Naprawdę nazywała się Édith Giovanna Gassion. Piaf – czyli wróbelek, był to jej pseudonim artystyczny, którym posługiwała się jako nazwiskiem mniej więcej od momentu, kiedy skończyła dwadzieścia lat. Trudno o bardziej adekwatne określenie – malutka, drobniutka, nieładna. Ale straty na wyglądzie fizycznym dobra Opatrzność wynagrodziła jej talentem i głosem. Nagrania – nagraniami, ale jej siłą to były występy na żywo. Niestety, chociaż zachowało się tego trochę, to zwykle raczej bardzo przeciętnej jakości – czarno białe, dźwięk mono – ot telerecording z lat pięćdziesiątych i początku sześćdziesiątych. Ale mimo tych wszystkich ograniczeń warto do tych nagrań dotrzeć. Trafił mi się program telewizyjny (?) z cyklu „Hits And Legends” poświęcony Edith Piaf, zawierający fragmenty występów/rejestracji telewizyjnych z lat 1956 – 1961. Wykonanie „L'accordéoniste” z 1956 roku, czy „Non, Je Ne Regrette Rien” z 1961 są po prostu niesamowite. I nie tylko te, ale te najbardziej wgniatają w fotel. Naprawdę – to miało siłę, charakter, to były emocje. Jak potrafiła przykuć uwagę publiczności niepozorna, zwykle na czarno ubrana kobieta – sama na scenie, tylko mikrofon, zwykłe światła, bez żadnych bajerów – całkiem to różne od tego z czym zwykle obecnie obcujemy.

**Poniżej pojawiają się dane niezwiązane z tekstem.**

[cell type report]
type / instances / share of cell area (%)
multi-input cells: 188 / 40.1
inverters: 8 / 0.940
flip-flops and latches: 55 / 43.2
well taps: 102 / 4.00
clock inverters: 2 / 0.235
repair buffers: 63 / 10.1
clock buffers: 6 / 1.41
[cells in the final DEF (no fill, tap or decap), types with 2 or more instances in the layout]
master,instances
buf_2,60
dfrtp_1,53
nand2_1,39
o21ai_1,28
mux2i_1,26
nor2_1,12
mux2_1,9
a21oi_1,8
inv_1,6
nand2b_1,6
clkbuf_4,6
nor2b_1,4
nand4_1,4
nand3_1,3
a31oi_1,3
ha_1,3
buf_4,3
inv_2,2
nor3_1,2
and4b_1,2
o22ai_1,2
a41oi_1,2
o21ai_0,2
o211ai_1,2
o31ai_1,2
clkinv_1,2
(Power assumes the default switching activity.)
### config.mk
export PLATFORM = sky130hd
export DESIGN_NAME = intc_top
export DESIGN_NICKNAME = d
export VERILOG_FILES = /design/src/rtl/intc_pkg.sv /design/src/rtl/intc_dpath.sv /design/src/rtl/intc_ctrl.sv /design/src/rtl/intc_top.sv
export SDC_FILE = /design/constraint.sdc
export NUM_CORES = 1
export LEC_CHECK = 0
export ABC_AREA = 1
export BUFFER_PORTS_ARGS = -buffer_cell sky130_fd_sc_hd__buf_2
export CORE_ASPECT_RATIO = 1.4
export CORE_MARGIN = 8
export CORE_UTILIZATION = 41
export CTS_CLUSTER_SIZE = 10
export DETAILED_ROUTE_END_ITERATION = 10
export MAX_ROUTING_LAYER = met4
export PLACE_DENSITY = 0.76
export SKIP_LAST_GASP = 1
export SLEW_MARGIN = 20
export SYNTH_ARGS = -nofsm -noshare
export SYNTH_HDL_FRONTEND = slang
export SYNTH_SLANG_ARGS = --single-unit
### constraint.sdc
create_clock -name clk -period 1.5 [get_ports clk]
set_clock_uncertainty 0.05 [all_clocks]
set_input_delay 0.225 -clock clk [delete_from_list [all_inputs] [get_ports clk]]
set_output_delay 0.225 -clock clk [all_outputs]
set_load 0.02 [all_outputs]
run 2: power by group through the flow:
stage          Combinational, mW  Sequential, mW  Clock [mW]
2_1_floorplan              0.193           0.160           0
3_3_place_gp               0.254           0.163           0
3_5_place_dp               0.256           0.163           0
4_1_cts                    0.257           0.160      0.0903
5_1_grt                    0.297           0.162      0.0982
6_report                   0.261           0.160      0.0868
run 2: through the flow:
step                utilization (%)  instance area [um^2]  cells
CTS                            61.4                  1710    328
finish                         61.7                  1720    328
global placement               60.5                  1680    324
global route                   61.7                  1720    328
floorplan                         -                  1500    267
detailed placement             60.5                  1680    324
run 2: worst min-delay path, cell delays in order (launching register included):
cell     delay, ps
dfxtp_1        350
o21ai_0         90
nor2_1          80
==> src/rtl/rsq_pkg.sv <==
package rsq_pkg;
  typedef enum logic [2:0] {
    PH_IDLE   = 3'd0,
    PH_ADDR   = 3'd1,
    PH_SETUP  = 3'd2,
    PH_STROBE = 3'd3,
    PH_RECOV  = 3'd4
  } phase_e;

  // index of each phase count in the parameter arrays
  localparam int unsigned F_ADDR   = 0;
  localparam int unsigned F_SETUP  = 1;
  localparam int unsigned F_STROBE = 2;
  localparam int unsigned F_RECOV  = 3;
  localparam int unsigned NUM_F    = 4;
endpackage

Agnieszka powiedziała, że Piaf była gwiazdą bez image’u gwiazdy i że obecnie wiele gwiazd ma tylko image. Nie inaczej. Taka artystka rodzi się raz na stulecie. Mimo, że to jest estetyka bardzo odległa od tego co zwykle słuchamy, ale wydaje mi się, że jeśli ktoś ma w miarę otwarte uszy, to prędzej czy później do tego dojrzeje.
A sam składak „Głos Wróbelka” jest zacny.